Task description: Reproduce, exactly and in full, only the lines below from the one containing "gates resized for setup: 0 / 0" through the one containing "hold endpoints to repair: 517 / 0".

Material for this task:
....

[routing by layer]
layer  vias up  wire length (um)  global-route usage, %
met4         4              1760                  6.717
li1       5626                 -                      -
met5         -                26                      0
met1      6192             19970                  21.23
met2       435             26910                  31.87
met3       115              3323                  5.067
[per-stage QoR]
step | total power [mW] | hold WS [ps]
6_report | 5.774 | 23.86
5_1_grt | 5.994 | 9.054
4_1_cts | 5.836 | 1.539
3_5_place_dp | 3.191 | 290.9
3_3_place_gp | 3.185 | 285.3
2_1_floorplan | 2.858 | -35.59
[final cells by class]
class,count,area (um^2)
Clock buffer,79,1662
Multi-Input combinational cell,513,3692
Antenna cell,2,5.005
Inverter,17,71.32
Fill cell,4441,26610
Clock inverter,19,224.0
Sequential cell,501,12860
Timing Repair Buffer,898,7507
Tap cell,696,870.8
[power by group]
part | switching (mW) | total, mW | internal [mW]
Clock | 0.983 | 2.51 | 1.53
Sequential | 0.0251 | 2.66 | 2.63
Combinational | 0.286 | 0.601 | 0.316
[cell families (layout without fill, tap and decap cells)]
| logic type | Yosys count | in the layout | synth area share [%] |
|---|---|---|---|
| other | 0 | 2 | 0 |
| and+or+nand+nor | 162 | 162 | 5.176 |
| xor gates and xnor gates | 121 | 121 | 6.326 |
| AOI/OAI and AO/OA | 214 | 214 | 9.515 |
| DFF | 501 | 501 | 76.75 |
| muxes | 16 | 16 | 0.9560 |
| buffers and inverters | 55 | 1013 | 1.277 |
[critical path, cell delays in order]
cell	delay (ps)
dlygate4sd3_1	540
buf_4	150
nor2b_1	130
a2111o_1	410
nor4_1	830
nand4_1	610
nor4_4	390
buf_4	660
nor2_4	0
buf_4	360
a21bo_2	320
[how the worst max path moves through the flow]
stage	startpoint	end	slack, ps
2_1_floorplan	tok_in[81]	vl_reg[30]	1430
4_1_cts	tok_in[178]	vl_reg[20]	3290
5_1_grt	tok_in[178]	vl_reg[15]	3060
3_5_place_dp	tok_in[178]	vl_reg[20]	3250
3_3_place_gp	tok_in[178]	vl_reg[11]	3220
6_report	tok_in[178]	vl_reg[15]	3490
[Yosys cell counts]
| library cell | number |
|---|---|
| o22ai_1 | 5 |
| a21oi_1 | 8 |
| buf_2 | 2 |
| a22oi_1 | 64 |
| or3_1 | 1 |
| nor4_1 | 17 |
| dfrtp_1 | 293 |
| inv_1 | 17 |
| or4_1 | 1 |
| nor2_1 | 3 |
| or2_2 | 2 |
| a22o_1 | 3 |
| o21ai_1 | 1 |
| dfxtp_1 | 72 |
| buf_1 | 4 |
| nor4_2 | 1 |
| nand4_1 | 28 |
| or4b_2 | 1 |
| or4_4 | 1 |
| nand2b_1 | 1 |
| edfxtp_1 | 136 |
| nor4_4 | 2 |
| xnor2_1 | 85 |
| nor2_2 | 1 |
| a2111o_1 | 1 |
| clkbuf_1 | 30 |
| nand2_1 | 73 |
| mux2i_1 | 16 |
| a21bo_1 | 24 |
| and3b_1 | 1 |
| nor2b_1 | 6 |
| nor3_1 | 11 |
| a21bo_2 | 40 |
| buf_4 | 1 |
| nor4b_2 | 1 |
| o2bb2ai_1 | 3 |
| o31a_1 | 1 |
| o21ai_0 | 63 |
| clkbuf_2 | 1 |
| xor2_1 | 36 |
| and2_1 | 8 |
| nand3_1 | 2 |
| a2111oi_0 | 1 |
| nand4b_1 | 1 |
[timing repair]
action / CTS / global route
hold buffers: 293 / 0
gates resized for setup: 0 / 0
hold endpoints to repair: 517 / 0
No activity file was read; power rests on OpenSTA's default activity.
**src/hw/rtl/assert_macros.svh**
```systemverilog
// Assertion helpers; compiled out when SYNTH is defined.
`ifndef ASSERT_MACROS_SVH
`define ASSERT_MACROS_SVH

`ifndef SYNTH

// cond must hold at every clock edge outside reset
`define ASSERT_ALWAYS(lbl, clk, rst_n, cond, msg) \
    lbl: assert property (@(posedge clk) disable iff (!rst_n) (cond)) else $error(msg);

// when ante holds, cons must hold in the same cycle
`define ASSERT_IMPLIES(lbl, clk, rst_n, ante, cons, msg) \
    lbl: assert property (@(posedge clk) disable iff (!rst_n) (ante) |-> (cons)) \
        else $error(msg);

// when ante holds, cons must hold in the next cycle
`define ASSERT_NEXT(lbl, clk, rst_n, ante, cons, msg) \
    lbl: assert property (@(posedge clk) disable iff (!rst_n) (ante) |=> (cons)) \
        else $error(msg);

`else

`define ASSERT_ALWAYS(lbl, clk, rst_n, cond, msg)
`define ASSERT_IMPLIES(lbl, clk, rst_n, ante, cons, msg)
`define ASSERT_NEXT(lbl, clk, rst_n, ante, cons, msg)

`endif

`endif

```
**src/hw/rtl/ctcgd_pkg.sv**
```systemverilog
`timescale 1ns / 1ps

package ctcgd_pkg;

    localparam int CFG_INDEX_W = 2;
    localparam int CFG_DATA_W  = 9;
    localparam int NCLS_W      = 8;
    localparam int SEQ_W       = 9;
    localparam int IDX_W       = 7;
    localparam int OSCORE_W    = 16;
    localparam int KEPT_W      = 9;

    localparam logic [CFG_INDEX_W-1:0] REG_NUM_CLASSES = 2'd0;
    localparam logic [CFG_INDEX_W-1:0] REG_SEQ_LEN     = 2'd1;

    localparam logic KIND_CHAR    = 1'b0;
    localparam logic KIND_SUMMARY = 1'b1;

    localparam logic [NCLS_W-1:0] NUM_CLASSES_RST = 8'd97;
    localparam logic [SEQ_W-1:0]  SEQ_LEN_RST     = 9'd40;

    // controller -> datapath
    typedef struct packed {
        logic accept;     // score transfer this cycle
        logic load_char;  // load a character result into the output register
        logic load_sum;   // load the summary result into the output register
        logic start_div;  // start the mean-score division
        logic clear_seq;  // clear all sequence state
    } t_cmd;

    // datapath -> controller
    typedef struct packed {
        logic keep;       // current score ends a row whose winner is kept
        logic last_row;   // current score ends the last row of the sequence
        logic div_busy;
    } t_status;

endpackage

```
**src/hw/rtl/ctcgd_div.sv**
```systemverilog
`timescale 1ns / 1ps

// Unsigned restoring divider, one quotient bit per cycle.
module ctcgd_div #(
    parameter int DW = 25,
    parameter int VW = 9
) (
    input  logic          i_clk,
    input  logic          i_rst_n,
    input  logic          i_start,
    input  logic [DW-1:0] i_dividend,
    input  logic [VW-1:0] i_divisor,
    output logic          o_busy,
    output logic [DW-1:0] o_quotient
);

    localparam int CNTW = $clog2(DW + 1);

    logic [CNTW-1:0] r_cnt, n_cnt;
    logic [VW-1:0]   r_rem, n_rem;
    logic [DW-1:0]   r_quo, n_quo;
    logic [VW-1:0]   r_dvs, n_dvs;
    logic [VW:0]     rem_shift;
    logic [VW:0]     rem_diff;
    logic            fits;

    assign rem_shift = {r_rem, r_quo[DW-1]};
    assign rem_diff  = rem_shift - {1'b0, r_dvs};
    assign fits      = rem_shift >= {1'b0, r_dvs};

    always_comb begin
        n_cnt = r_cnt;
        n_rem = r_rem;
        n_quo = r_quo;
        n_dvs = r_dvs;
        if (i_start) begin
            n_cnt = CNTW'(DW);
            n_rem = '0;
            n_quo = i_dividend;
            n_dvs = i_divisor;
        end else if (r_cnt != '0) begin
            n_cnt = r_cnt - CNTW'(1);
            n_rem = fits ? rem_diff[VW-1:0] : rem_shift[VW-1:0];
            n_quo = {r_quo[DW-2:0], fits};
        end
    end

    always_ff @(posedge i_clk) begin
        if (!i_rst_n) begin
            r_cnt <= '0;
        end else begin
            r_cnt <= n_cnt;
        end
    end

    always_ff @(posedge i_clk) begin
        r_rem <= n_rem;
        r_quo <= n_quo;
        r_dvs <= n_dvs;
    end

    assign o_busy     = r_cnt != '0;
    assign o_quotient = r_quo;

endmodule

```
**src/hw/rtl/ctcgd_datapath.sv**
```systemverilog
`timescale 1ns / 1ps

module ctcgd_datapath #(
    parameter int MAX_CLASSES = 128,
    parameter int MAX_STEPS   = 256,
    parameter int SCORE_BITS  = 16
) (
    input  logic                                i_clk,
    input  logic                                i_rst_n,
    input  logic                                i_cfg_we,
    input  logic [ctcgd_pkg::CFG_INDEX_W-1:0]   i_cfg_index,
    input  logic [ctcgd_pkg::CFG_DATA_W-1:0]    i_cfg_data,
    input  logic signed [SCORE_BITS-1:0]        i_score,
    input  ctcgd_pkg::t_cmd                     i_cmd,
    output ctcgd_pkg::t_status                  o_status,
    output logic                                o_kind,
    output logic [ctcgd_pkg::IDX_W-1:0]         o_char_index,
    output logic signed [ctcgd_pkg::OSCORE_W-1:0] o_char_score,
    output logic signed [ctcgd_pkg::OSCORE_W-1:0] o_confidence,
    output logic [ctcgd_pkg::KEPT_W-1:0]        o_kept_count,
    output logic                                o_last
);

    localparam int CLW   = $clog2(MAX_CLASSES);
    localparam int ECW   = $clog2(MAX_CLASSES + 1);
    localparam int CMPW  = (ECW > ctcgd_pkg::NCLS_W) ? ECW : ctcgd_pkg::NCLS_W;
    localparam int STW   = (MAX_STEPS > 1) ? $clog2(MAX_STEPS) : 1;
    localparam int STCW  = $clog2(MAX_STEPS + 1);
    localparam int SCMPW = (STCW > ctcgd_pkg::SEQ_W) ? STCW : ctcgd_pkg::SEQ_W;
    localparam int KW    = $clog2(MAX_STEPS + 1);
    localparam int SUMW  = SCORE_BITS + KW;

    localparam logic [CMPW-1:0]  MAX_CLS_C  = CMPW'(MAX_CLASSES);
    localparam logic [SCMPW-1:0] MAX_STEP_C = SCMPW'(MAX_STEPS);

    logic [ctcgd_pkg::NCLS_W-1:0] r_num_classes;
    logic [ctcgd_pkg::SEQ_W-1:0]  r_seq_len;

    logic [CLW-1:0]               r_class_cnt;
    logic [STW-1:0]               r_step_cnt;
    logic signed [SCORE_BITS-1:0] r_best_score;
    logic [CLW-1:0]               r_best_class;
    logic [CLW-1:0]               r_prev_class;
    logic                         r_prev_valid;
    logic signed [SUMW-1:0]       r_sum;
    logic [KW-1:0]                r_kept;

    logic                               r_kind;
    logic [ctcgd_pkg::IDX_W-1:0]        r_char_index;
    logic signed [ctcgd_pkg::OSCORE_W-1:0] r_char_score;
    logic signed [ctcgd_pkg::OSCORE_W-1:0] r_conf;
    logic [ctcgd_pkg::KEPT_W-1:0]       r_kept_count;
    logic                               r_last;

    logic [CMPW-1:0]              cfg_cls;
    logic [CMPW-1:0]              eff_cls;
    logic [SCMPW-1:0]             cfg_steps;
    logic [SCMPW-1:0]             eff_steps;
    logic                         row_end;
    logic                         last_step;
    logic                         take;
    logic signed [SCORE_BITS-1:0] cur_score;
    logic [CLW-1:0]               cur_class;
    logic                         keep;
    logic [KW-1:0]                kept_inc;
    logic                         cfg_clear;
    logic [SUMW-1:0]              sum_mag;
    logic [SUMW-1:0]              quo;
    logic signed [SUMW-1:0]       mean;
    logic                         div_busy;

    assign cfg_cls   = CMPW'(r_num_classes);
    assign eff_cls   = (cfg_cls < CMPW'(2)) ? CMPW'(2) :
                       (cfg_cls > MAX_CLS_C) ? MAX_CLS_C : cfg_cls;
    assign cfg_steps = SCMPW'(r_seq_len);
    assign eff_steps = (cfg_steps == '0) ? SCMPW'(1) :
                       (cfg_steps > MAX_STEP_C) ? MAX_STEP_C : cfg_steps;

    assign row_end   = (CMPW'(r_class_cnt) + CMPW'(1)) >= eff_cls;
    assign last_step = (SCMPW'(r_step_cnt) + SCMPW'(1)) >= eff_steps;

    // first class of a row always wins; ties keep the lower index
    assign take      = (r_class_cnt == '0) || (i_score > r_best_score);
    assign cur_score = take ? i_score : r_best_score;
    assign cur_class = take ? r_class_cnt : r_best_class;
    assign keep      = row_end && (cur_class != '0) &&
                       !(r_prev_valid && (r_prev_class == cur_class));
    assign kept_inc  = r_kept + KW'(1);

    assign cfg_clear = i_cfg_we && ((i_cfg_index == ctcgd_pkg::REG_NUM_CLASSES) ||
                                    (i_cfg_index == ctcgd_pkg::REG_SEQ_LEN));

    assign o_status.keep     = keep;
    assign o_status.last_row = row_end && last_step;
    assign o_status.div_busy = div_busy;

    always_ff @(posedge i_clk) begin
        if (!i_rst_n) begin
            r_num_classes <= ctcgd_pkg::NUM_CLASSES_RST;
            r_seq_len     <= ctcgd_pkg::SEQ_LEN_RST;
        end else if (i_cfg_we) begin
            if (i_cfg_index == ctcgd_pkg::REG_NUM_CLASSES) begin
                r_num_classes <= i_cfg_data[ctcgd_pkg::NCLS_W-1:0];
            end else if (i_cfg_index == ctcgd_pkg::REG_SEQ_LEN) begin
                r_seq_len <= i_cfg_data[ctcgd_pkg::SEQ_W-1:0];
            end
        end
    end

    always_ff @(posedge i_clk) begin
        if (!i_rst_n || cfg_clear || i_cmd.clear_seq) begin
            r_class_cnt  <= '0;
            r_step_cnt   <= '0;
            r_best_score <= '0;
            r_best_class <= '0;
            r_prev_class <= '0;
            r_prev_valid <= 1'b0;
            r_sum        <= '0;
            r_kept       <= '0;
        end else if (i_cmd.accept) begin
            r_best_score <= cur_score;
            r_best_class <= cur_class;
            if (row_end) begin
                r_class_cnt  <= '0;
                r_prev_class <= cur_class;
                r_prev_valid <= 1'b1;
                if (keep) begin
                    r_sum  <= r_sum + SUMW'(cur_score);
                    r_kept <= kept_inc;
                end
                r_step_cnt <= last_step ? '0 : r_step_cnt + STW'(1);
            end else begin
                r_class_cnt <= r_class_cnt + CLW'(1);
            end
        end
    end

    // mean = sum / kept, truncated toward zero: divide magnitudes, restore sign
    assign sum_mag = r_sum[SUMW-1] ? SUMW'(-r_sum) : SUMW'(r_sum);
    assign mean    = r_sum[SUMW-1] ? -$signed(quo) : $signed(quo);

    ctcgd_div #(
        .DW (SUMW),
        .VW (KW)
    ) u_div (
        .i_clk      (i_clk),
        .i_rst_n    (i_rst_n),
        .i_start    (i_cmd.start_div),
        .i_dividend (sum_mag),
        .i_divisor  (r_kept),
        .o_busy     (div_busy),
        .o_quotient (quo)
    );

    always_ff @(posedge i_clk) begin
        if (i_cmd.load_char) begin
            r_kind       <= ctcgd_pkg::KIND_CHAR;
            r_char_index <= ctcgd_pkg::IDX_W'(cur_class - CLW'(1));
            r_char_score <= ctcgd_pkg::OSCORE_W'(cur_score);
            r_conf       <= '0;
            r_kept_count <= ctcgd_pkg::KEPT_W'(kept_inc);
            r_last       <= 1'b0;
        end else if (i_cmd.load_sum) begin
            r_kind       <= ctcgd_pkg::KIND_SUMMARY;
            r_char_index <= '0;
            r_char_score <= '0;
            r_conf       <= (r_kept == '0) ? '0 : ctcgd_pkg::OSCORE_W'(mean);
            r_kept_count <= ctcgd_pkg::KEPT_W'(r_kept);
            r_last       <= 1'b1;
        end
    end

    assign o_kind       = r_kind;
    assign o_char_index = r_char_index;
    assign o_char_score = r_char_score;
    assign o_confidence = r_conf;
    assign o_kept_count = r_kept_count;
    assign o_last       = r_last;

endmodule

```
**src/hw/rtl/ctcgd_ctrl.sv**
```systemverilog
`timescale 1ns / 1ps
`include "assert_macros.svh"

module ctcgd_ctrl (
    input  logic               i_clk,
    input  logic               i_rst_n,
    input  logic               i_valid,
    input  logic               i_stall,
    input  ctcgd_pkg::t_status i_status,
    output ctcgd_pkg::t_cmd    o_cmd,
    output logic               o_stall,
    output logic               o_valid
);

    localparam logic [1:0] S_RUN       = 2'd0;
    localparam logic [1:0] S_DIV_START = 2'd1;
    localparam logic [1:0] S_DIV_WAIT  = 2'd2;
    localparam logic [1:0] S_SUM       = 2'd3;

    logic [1:0] r_state, n_state;
    logic       r_out_valid, n_out_valid;
    logic       out_free;
    logic       load;

    // output register can take new data this cycle
    assign out_free = !r_out_valid || !i_stall;

    always_comb begin
        n_state = r_state;
        o_cmd   = '0;
        unique case (r_state)
            S_RUN: begin
                if (i_valid && out_free) begin
                    o_cmd.accept    = 1'b1;
                    o_cmd.load_char = i_status.keep;
                    if (i_status.last_row) begin
                        n_state = S_DIV_START;
                    end
                end
            end
            S_DIV_START: begin
                o_cmd.start_div = 1'b1;
                n_state         = S_DIV_WAIT;
            end
            S_DIV_WAIT: begin
                if (!i_status.div_busy) begin
                    n_state = S_SUM;
                end
            end
            S_SUM: begin
                if (out_free) begin
                    o_cmd.load_sum  = 1'b1;
                    o_cmd.clear_seq = 1'b1;
                    n_state         = S_RUN;
                end
            end
            default: n_state = S_RUN;
        endcase
    end

    assign load        = o_cmd.load_char || o_cmd.load_sum;
    assign n_out_valid = load ? 1'b1 : (r_out_valid && i_stall);

    always_ff @(posedge i_clk) begin
        if (!i_rst_n) begin
            r_state     <= S_RUN;
            r_out_valid <= 1'b0;
        end else begin
            r_state     <= n_state;
            r_out_valid <= n_out_valid;
        end
    end

    assign o_stall = !((r_state == S_RUN) && out_free);
    assign o_valid = r_out_valid;

    `ASSERT_IMPLIES(a_no_overwrite, i_clk, i_rst_n, load, !r_out_valid || !i_stall, "result overwritten before transfer")
    `ASSERT_ALWAYS(a_one_load, i_clk, i_rst_n, !(o_cmd.load_char && o_cmd.load_sum), "two results loaded at once")
    `ASSERT_NEXT(a_div_starts, i_clk, i_rst_n, r_state == S_DIV_START, i_status.div_busy, "divider did not start")
    `ASSERT_NEXT(a_last_row, i_clk, i_rst_n, o_cmd.accept && i_status.last_row, r_state == S_DIV_START, "sequence end missed")

endmodule

```
**src/hw/rtl/ctc_greedy_decoder.sv**
```systemverilog
`timescale 1ns / 1ps

// CTC greedy (best path) decoder. Scores stream in one per cycle while o_stall
// is low, class by class within a row of num_classes, rows in time order. At
// each row end the argmax (lower index on a tie) is kept unless it is blank or
// repeats the previous row's winner, and a kept winner is sent out as a
// character result. A row end with a kept character is accepted like any
// other score as long as the output register is free or being drained. After
// the last row the mean kept score is computed by a restoring divider producing
// one quotient bit per cycle; the summary is loaded in S_SUM after S_DIV_START
// and S_DIV_WAIT, and no score is taken before then. Writes to the num_classes
// or seq_len register restart the current sequence.
module ctc_greedy_decoder #(
    parameter int MAX_CLASSES = 128,
    parameter int MAX_STEPS   = 256,
    parameter int SCORE_BITS  = 16
) (
    input  logic                                   i_clk,
    input  logic                                   i_rst_n,
    input  logic                                   i_cfg_we,
    input  logic [ctcgd_pkg::CFG_INDEX_W-1:0]      i_cfg_index,
    input  logic [ctcgd_pkg::CFG_DATA_W-1:0]       i_cfg_data,
    input  logic                                   i_valid,
    output logic                                   o_stall,
    input  logic signed [SCORE_BITS-1:0]           i_score,
    output logic                                   o_valid,
    input  logic                                   i_stall,
    output logic                                   o_kind,
    output logic [ctcgd_pkg::IDX_W-1:0]            o_char_index,
    output logic signed [ctcgd_pkg::OSCORE_W-1:0]  o_char_score,
    output logic signed [ctcgd_pkg::OSCORE_W-1:0]  o_confidence,
    output logic [ctcgd_pkg::KEPT_W-1:0]           o_kept_count,
    output logic                                   o_last
);

    ctcgd_pkg::t_cmd    cmd;
    ctcgd_pkg::t_status status;

    ctcgd_ctrl u_ctrl (
        .i_clk    (i_clk),
        .i_rst_n  (i_rst_n),
        .i_valid  (i_valid),
        .i_stall  (i_stall),
        .i_status (status),
        .o_cmd    (cmd),
        .o_stall  (o_stall),
        .o_valid  (o_valid)
    );

    ctcgd_datapath #(
        .MAX_CLASSES (MAX_CLASSES),
        .MAX_STEPS   (MAX_STEPS),
        .SCORE_BITS  (SCORE_BITS)
    ) u_datapath (
        .i_clk        (i_clk),
        .i_rst_n      (i_rst_n),
        .i_cfg_we     (i_cfg_we),
        .i_cfg_index  (i_cfg_index),
        .i_cfg_data   (i_cfg_data),
        .i_score      (i_score),
        .i_cmd        (cmd),
        .o_status     (status),
        .o_kind       (o_kind),
        .o_char_index (o_char_index),
        .o_char_score (o_char_score),
        .o_confidence (o_confidence),
        .o_kept_count (o_kept_count),
        .o_last       (o_last)
    );

endmodule

```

....

Task response:
gates resized for setup: 0 / 0
hold endpoints to repair: 517 / 0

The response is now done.